» **TASK REQUIREMENTS**: When you reach the line with "change 2: new" in the data below, begin printing lines exactly, and stop once the line with "change 2 against" has been printed.

» **DATA SUPPLIED**:

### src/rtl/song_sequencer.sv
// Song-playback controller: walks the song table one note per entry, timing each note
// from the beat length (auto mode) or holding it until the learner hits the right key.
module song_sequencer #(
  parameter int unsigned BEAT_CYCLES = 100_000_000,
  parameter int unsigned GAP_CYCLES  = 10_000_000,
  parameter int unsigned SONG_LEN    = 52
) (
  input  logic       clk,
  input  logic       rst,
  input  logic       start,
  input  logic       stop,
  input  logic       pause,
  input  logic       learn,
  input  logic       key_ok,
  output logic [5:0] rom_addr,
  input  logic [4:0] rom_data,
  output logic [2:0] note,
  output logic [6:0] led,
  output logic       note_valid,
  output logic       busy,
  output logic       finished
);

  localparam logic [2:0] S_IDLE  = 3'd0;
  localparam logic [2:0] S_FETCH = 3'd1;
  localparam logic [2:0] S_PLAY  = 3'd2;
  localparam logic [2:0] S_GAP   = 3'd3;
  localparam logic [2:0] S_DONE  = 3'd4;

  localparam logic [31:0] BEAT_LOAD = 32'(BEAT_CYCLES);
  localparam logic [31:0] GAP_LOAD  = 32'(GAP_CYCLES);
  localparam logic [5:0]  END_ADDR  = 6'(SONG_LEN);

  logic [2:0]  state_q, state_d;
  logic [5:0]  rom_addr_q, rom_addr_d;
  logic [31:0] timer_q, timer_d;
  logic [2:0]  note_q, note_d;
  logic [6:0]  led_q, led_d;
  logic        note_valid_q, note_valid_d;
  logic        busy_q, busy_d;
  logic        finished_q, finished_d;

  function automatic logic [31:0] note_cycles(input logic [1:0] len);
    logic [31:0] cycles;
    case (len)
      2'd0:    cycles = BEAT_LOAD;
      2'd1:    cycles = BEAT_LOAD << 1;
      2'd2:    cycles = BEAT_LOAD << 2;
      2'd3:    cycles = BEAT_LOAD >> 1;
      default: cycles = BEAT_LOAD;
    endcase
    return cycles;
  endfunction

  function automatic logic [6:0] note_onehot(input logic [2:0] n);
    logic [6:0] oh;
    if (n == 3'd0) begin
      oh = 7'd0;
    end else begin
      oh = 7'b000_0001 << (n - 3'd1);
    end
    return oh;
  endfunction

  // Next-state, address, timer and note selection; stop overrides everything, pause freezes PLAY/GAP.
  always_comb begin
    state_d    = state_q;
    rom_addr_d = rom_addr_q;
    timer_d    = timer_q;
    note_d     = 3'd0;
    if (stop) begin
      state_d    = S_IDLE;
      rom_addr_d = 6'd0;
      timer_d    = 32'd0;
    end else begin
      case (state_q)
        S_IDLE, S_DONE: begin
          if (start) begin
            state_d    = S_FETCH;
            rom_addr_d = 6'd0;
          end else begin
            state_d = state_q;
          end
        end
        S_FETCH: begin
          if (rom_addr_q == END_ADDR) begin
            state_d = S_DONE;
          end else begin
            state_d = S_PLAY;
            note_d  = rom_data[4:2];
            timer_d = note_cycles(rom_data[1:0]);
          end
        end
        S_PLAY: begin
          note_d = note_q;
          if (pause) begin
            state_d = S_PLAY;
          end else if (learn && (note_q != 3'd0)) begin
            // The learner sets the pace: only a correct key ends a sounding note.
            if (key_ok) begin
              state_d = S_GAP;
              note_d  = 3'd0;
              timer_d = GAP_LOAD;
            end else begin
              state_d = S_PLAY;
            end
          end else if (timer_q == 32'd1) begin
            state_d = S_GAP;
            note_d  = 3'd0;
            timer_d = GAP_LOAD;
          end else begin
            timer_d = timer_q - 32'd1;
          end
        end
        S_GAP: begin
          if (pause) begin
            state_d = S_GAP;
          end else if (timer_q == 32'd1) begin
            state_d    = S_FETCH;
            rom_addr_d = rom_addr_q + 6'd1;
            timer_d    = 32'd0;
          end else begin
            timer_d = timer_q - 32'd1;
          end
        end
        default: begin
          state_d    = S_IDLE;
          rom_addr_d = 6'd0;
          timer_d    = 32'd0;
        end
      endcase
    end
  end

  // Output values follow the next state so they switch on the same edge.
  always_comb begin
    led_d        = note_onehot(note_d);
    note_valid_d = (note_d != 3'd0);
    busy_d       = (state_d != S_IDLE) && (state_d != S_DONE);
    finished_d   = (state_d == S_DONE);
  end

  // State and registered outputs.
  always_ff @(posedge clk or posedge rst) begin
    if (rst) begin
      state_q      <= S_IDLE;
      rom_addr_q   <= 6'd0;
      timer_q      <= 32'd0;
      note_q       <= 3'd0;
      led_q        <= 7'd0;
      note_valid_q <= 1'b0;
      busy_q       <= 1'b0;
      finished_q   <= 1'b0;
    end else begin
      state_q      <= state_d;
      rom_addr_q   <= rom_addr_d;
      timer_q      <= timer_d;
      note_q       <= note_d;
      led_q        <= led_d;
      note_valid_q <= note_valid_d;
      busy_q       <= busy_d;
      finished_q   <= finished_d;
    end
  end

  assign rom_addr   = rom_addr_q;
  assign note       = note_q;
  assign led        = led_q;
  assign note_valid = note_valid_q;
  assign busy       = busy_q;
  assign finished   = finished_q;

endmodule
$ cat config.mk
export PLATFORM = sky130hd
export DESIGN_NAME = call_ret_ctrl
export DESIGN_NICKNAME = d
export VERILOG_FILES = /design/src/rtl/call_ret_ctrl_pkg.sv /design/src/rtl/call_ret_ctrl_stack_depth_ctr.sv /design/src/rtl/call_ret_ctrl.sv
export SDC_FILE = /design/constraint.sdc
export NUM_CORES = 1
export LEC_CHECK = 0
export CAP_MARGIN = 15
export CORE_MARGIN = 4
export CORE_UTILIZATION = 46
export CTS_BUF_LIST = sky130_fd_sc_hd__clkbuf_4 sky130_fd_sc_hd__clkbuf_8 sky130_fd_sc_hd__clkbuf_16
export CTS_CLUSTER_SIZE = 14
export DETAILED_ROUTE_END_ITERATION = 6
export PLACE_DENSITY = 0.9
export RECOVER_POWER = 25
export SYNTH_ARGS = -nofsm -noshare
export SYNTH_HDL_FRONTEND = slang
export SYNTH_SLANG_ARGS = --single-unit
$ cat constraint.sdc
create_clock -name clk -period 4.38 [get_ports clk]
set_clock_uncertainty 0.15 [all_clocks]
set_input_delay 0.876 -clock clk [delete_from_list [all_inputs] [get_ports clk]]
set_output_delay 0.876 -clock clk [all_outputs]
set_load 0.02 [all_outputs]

==

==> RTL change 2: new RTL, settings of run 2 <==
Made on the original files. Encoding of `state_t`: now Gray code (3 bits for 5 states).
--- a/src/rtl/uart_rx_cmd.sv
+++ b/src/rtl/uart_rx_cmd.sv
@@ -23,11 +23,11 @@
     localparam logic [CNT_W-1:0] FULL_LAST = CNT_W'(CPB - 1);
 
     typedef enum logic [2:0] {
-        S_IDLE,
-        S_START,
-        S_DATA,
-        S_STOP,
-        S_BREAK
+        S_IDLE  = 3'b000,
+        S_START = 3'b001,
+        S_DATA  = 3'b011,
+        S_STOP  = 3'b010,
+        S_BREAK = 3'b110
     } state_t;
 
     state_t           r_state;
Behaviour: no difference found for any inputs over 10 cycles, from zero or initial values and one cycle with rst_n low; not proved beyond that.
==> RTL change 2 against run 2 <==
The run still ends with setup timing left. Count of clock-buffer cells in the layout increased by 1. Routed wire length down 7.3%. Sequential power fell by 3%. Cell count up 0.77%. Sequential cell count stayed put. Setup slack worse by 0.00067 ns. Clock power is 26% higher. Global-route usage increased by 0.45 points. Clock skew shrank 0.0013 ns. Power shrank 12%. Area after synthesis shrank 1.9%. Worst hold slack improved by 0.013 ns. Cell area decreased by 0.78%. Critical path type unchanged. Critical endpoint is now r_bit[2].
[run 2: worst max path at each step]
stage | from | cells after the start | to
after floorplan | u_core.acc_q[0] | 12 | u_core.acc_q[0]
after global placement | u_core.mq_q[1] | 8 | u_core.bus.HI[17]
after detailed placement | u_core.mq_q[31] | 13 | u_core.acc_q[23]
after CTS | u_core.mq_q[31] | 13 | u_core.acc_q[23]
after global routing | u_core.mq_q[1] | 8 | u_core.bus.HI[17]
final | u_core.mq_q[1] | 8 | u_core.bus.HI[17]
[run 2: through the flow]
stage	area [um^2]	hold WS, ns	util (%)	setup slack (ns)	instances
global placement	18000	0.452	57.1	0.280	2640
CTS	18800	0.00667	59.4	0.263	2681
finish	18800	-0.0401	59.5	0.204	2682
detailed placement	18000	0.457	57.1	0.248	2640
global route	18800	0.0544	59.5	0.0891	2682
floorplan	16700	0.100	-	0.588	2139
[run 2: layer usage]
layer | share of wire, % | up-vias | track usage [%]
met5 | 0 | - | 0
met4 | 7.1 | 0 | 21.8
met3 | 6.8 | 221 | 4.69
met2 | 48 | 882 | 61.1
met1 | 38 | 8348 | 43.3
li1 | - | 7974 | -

---

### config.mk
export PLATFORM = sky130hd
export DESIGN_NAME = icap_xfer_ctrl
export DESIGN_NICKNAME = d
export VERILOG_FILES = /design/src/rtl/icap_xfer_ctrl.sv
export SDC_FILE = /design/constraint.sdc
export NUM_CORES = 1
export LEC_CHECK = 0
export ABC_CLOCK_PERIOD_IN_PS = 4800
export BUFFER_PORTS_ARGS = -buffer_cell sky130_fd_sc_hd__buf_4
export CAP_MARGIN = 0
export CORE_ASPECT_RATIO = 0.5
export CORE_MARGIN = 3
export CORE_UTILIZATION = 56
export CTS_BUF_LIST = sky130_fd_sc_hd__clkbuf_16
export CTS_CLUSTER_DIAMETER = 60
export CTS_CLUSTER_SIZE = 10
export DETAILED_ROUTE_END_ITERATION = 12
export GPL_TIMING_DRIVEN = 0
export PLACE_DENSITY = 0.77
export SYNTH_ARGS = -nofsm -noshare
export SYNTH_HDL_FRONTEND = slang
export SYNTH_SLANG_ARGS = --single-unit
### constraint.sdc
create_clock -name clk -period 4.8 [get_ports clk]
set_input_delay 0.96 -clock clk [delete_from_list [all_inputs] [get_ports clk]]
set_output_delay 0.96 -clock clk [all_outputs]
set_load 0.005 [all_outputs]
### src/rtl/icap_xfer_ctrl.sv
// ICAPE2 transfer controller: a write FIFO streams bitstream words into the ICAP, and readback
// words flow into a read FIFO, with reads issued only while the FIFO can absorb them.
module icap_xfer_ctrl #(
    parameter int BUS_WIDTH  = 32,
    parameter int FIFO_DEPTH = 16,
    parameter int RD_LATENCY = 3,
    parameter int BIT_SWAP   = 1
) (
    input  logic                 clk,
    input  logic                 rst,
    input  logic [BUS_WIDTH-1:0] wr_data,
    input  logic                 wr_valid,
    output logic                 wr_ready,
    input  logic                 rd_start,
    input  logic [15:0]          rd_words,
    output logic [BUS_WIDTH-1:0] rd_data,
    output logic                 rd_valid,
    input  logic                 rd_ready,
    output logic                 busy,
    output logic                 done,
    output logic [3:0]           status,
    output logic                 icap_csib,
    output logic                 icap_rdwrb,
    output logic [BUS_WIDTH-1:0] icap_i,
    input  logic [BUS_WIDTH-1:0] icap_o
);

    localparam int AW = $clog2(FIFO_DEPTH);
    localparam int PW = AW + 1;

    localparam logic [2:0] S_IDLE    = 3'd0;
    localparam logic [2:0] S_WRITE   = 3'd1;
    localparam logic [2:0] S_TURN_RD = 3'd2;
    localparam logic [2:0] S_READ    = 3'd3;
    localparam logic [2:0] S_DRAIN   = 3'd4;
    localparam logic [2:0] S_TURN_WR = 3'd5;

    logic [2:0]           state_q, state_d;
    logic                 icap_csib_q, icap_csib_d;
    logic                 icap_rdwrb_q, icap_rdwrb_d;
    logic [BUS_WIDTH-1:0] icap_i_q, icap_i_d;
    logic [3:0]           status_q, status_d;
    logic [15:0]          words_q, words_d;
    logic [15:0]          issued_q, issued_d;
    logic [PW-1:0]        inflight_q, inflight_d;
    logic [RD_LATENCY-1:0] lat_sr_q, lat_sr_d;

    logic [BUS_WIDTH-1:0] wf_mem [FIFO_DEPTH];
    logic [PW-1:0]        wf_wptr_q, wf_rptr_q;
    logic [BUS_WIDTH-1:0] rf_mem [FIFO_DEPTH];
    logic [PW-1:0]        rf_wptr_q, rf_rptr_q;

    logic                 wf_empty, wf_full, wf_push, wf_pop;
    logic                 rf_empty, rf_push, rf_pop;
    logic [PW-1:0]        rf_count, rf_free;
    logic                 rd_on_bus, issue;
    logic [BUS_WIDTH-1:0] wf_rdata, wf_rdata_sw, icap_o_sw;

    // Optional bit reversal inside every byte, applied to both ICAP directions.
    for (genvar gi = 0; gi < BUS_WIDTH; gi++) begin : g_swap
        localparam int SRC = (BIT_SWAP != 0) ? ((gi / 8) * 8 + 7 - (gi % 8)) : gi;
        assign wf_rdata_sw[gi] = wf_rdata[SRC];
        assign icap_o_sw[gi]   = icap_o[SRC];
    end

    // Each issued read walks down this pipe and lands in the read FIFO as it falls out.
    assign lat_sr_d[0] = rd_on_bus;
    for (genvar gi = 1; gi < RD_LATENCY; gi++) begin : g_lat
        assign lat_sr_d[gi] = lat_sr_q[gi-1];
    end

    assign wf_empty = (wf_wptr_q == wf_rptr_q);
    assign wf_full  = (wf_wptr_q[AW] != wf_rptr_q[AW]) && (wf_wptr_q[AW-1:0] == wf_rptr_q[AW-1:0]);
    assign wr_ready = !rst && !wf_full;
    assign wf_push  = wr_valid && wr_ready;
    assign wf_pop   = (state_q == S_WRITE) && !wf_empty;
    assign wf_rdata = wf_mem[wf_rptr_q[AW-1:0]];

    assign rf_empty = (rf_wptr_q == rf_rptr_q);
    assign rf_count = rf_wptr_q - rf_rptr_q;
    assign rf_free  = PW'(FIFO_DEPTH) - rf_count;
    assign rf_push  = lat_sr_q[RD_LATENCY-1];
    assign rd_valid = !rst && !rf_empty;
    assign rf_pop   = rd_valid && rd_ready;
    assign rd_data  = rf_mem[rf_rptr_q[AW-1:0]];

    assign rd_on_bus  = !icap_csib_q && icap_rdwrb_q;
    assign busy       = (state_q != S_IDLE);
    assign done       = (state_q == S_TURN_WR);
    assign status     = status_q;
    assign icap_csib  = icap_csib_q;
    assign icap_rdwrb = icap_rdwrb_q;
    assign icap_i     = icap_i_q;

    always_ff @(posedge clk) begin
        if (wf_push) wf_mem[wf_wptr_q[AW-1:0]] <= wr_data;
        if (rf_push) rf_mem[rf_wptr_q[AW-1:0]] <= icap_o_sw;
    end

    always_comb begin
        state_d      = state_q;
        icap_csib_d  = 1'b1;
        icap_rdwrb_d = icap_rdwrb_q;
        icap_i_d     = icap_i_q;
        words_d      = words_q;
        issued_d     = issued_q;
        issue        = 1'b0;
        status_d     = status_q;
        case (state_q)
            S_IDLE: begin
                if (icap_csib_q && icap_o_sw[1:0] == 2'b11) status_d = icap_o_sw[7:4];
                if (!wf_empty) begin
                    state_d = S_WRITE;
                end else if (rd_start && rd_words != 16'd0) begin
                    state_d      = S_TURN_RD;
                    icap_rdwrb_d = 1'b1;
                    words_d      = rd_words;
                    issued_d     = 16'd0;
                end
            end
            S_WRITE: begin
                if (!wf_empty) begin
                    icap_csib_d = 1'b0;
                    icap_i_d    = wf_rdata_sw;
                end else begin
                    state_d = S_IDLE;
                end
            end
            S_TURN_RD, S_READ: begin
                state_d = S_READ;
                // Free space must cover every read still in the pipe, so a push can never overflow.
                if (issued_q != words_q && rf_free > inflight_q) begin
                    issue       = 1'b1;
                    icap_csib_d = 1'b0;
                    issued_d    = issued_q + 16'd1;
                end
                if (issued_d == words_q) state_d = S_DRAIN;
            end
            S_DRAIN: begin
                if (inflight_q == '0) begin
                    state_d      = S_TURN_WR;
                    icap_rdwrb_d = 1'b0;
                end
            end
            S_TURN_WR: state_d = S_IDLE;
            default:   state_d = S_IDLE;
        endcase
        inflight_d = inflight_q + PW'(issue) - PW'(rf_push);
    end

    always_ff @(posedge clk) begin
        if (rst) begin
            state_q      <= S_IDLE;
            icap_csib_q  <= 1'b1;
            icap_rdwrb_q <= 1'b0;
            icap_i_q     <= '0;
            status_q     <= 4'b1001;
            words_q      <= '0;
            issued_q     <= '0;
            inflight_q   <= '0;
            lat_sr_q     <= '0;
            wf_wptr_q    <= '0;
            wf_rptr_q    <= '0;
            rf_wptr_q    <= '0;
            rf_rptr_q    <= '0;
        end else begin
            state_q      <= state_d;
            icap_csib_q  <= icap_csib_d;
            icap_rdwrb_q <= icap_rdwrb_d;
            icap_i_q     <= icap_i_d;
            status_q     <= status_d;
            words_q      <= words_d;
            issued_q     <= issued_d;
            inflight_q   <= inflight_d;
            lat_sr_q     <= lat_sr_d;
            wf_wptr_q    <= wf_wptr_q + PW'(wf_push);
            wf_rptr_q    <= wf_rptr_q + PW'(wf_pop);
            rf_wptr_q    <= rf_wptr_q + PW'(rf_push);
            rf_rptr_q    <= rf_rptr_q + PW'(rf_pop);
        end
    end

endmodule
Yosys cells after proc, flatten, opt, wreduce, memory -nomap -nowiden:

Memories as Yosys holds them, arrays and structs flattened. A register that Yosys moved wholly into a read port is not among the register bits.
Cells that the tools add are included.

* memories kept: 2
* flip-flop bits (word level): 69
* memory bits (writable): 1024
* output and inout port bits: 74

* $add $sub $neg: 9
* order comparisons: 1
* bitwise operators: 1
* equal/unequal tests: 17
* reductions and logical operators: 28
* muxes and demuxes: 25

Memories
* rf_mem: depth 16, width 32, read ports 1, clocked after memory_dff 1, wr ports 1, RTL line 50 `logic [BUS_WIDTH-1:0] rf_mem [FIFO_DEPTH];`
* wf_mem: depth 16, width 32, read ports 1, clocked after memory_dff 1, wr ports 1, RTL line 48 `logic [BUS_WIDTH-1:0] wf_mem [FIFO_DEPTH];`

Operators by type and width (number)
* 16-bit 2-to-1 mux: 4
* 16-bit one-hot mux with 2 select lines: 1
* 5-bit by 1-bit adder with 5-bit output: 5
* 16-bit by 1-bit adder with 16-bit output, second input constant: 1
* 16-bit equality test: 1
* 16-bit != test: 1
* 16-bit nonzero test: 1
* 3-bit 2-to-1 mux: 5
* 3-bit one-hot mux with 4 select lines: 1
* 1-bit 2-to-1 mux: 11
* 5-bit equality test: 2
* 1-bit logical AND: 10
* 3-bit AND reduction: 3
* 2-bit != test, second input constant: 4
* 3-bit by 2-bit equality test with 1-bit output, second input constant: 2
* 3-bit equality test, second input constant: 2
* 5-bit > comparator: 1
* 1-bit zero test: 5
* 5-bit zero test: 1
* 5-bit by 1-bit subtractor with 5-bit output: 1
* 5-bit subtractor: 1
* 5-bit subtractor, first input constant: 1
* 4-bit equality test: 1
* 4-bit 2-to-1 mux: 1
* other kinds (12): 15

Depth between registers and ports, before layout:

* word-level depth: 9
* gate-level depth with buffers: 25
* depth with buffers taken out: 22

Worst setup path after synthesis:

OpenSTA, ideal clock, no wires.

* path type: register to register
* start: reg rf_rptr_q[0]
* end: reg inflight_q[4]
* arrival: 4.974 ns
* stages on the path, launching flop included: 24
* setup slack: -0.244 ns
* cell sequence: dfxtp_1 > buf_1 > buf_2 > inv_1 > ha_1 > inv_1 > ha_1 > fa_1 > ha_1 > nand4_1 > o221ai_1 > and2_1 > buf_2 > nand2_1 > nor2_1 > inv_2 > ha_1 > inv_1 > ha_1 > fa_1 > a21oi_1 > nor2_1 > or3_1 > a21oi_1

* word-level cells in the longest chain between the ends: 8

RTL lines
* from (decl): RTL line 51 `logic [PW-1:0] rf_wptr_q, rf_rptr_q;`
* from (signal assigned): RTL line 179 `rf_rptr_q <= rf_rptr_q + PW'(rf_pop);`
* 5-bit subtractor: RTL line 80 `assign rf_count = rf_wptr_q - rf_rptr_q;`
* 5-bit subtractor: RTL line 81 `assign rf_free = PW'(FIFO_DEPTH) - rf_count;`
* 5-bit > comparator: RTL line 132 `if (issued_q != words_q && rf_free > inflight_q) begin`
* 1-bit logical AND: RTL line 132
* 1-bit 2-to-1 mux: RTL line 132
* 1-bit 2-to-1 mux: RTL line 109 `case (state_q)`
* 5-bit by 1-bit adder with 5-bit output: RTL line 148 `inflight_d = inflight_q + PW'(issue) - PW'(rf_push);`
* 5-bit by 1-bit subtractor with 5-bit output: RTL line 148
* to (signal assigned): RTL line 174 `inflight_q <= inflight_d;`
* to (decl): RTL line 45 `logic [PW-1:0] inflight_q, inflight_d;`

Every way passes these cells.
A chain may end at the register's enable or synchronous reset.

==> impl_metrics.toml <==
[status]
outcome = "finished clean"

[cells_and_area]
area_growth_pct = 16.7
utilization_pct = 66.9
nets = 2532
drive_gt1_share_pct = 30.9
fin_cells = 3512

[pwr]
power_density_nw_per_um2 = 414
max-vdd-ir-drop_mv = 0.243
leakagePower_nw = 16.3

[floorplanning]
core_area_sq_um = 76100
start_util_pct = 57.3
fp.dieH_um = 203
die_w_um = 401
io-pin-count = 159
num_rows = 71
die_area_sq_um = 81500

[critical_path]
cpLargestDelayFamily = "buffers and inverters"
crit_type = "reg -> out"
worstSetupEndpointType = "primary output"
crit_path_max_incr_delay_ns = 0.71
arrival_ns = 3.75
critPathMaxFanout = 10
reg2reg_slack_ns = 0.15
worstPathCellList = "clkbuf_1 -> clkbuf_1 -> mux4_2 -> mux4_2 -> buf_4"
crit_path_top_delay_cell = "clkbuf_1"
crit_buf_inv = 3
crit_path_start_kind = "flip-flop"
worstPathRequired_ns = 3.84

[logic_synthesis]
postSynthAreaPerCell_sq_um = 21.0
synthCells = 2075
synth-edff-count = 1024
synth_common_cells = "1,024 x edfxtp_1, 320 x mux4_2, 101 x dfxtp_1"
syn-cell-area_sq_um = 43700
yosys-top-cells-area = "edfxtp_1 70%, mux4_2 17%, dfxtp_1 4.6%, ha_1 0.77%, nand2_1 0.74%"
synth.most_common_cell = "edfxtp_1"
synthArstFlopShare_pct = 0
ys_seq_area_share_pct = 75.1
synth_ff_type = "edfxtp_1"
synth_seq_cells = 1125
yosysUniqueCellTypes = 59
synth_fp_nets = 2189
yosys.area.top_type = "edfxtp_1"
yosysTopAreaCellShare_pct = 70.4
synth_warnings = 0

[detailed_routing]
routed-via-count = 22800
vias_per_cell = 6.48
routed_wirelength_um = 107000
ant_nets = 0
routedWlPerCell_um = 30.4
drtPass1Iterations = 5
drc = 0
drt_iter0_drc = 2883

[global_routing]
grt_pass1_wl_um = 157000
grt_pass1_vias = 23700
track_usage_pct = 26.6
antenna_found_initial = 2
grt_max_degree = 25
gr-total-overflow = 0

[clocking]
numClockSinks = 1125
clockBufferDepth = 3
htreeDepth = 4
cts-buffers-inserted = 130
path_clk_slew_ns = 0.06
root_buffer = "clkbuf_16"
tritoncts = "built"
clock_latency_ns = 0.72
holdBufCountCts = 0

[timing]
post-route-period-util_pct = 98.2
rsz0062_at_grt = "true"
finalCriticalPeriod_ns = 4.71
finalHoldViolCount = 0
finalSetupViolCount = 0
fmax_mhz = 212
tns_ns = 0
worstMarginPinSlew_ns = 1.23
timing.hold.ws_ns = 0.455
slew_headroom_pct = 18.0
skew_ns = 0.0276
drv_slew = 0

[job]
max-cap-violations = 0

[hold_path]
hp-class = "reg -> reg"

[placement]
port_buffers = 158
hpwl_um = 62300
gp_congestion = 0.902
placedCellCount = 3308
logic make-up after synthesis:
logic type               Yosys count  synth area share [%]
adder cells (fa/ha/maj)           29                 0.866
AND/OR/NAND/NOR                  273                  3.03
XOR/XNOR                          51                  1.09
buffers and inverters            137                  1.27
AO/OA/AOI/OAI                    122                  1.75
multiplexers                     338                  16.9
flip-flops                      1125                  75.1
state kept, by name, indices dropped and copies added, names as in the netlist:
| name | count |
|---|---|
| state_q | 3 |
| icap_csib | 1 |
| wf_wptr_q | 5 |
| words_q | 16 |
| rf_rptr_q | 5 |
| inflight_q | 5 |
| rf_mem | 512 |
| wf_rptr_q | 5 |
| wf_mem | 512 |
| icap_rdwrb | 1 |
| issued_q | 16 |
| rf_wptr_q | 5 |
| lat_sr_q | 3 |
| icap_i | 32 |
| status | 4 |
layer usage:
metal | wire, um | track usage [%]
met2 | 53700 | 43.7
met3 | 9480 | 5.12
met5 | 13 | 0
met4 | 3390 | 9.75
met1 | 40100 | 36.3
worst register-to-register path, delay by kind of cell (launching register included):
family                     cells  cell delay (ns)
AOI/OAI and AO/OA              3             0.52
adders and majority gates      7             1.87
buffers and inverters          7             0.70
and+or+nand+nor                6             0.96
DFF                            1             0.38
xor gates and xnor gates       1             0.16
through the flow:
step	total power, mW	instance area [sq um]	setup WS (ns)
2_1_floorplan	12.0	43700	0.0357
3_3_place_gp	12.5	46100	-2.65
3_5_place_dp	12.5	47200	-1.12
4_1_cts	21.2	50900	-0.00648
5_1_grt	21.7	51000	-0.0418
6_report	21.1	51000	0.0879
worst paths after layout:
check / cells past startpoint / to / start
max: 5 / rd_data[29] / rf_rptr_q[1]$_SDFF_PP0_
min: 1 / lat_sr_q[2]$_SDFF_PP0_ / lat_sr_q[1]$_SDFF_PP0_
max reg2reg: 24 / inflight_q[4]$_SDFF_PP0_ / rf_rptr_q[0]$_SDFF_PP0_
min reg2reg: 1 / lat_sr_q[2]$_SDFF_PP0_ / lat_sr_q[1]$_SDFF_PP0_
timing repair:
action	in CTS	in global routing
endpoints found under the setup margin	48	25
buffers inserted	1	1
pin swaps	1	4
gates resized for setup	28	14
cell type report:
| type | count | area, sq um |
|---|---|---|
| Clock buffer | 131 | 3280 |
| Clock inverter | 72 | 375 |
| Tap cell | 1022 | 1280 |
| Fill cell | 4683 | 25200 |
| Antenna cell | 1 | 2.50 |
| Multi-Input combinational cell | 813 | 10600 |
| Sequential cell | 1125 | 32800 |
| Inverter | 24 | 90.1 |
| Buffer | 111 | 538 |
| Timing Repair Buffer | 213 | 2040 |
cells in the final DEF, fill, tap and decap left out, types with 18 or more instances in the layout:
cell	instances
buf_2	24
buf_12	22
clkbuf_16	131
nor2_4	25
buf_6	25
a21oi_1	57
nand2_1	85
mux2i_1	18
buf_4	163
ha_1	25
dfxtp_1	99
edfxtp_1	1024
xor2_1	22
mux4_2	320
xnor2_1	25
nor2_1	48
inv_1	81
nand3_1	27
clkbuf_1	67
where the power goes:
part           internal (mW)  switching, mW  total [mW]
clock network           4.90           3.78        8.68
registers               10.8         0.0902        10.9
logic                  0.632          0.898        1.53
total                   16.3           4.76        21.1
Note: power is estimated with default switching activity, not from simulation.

» **OUTPUT BELOW**:
==> RTL change 2: new RTL, settings of run 2 <==
Made on the original files. Encoding of `state_t`: now Gray code (3 bits for 5 states).
--- a/src/rtl/uart_rx_cmd.sv
+++ b/src/rtl/uart_rx_cmd.sv
@@ -23,11 +23,11 @@
     localparam logic [CNT_W-1:0] FULL_LAST = CNT_W'(CPB - 1);
 
     typedef enum logic [2:0] {
-        S_IDLE,
-        S_START,
-        S_DATA,
-        S_STOP,
-        S_BREAK
+        S_IDLE  = 3'b000,
+        S_START = 3'b001,
+        S_DATA  = 3'b011,
+        S_STOP  = 3'b010,
+        S_BREAK = 3'b110
     } state_t;
 
     state_t           r_state;
Behaviour: no difference found for any inputs over 10 cycles, from zero or initial values and one cycle with rst_n low; not proved beyond that.
==> RTL change 2 against run 2 <==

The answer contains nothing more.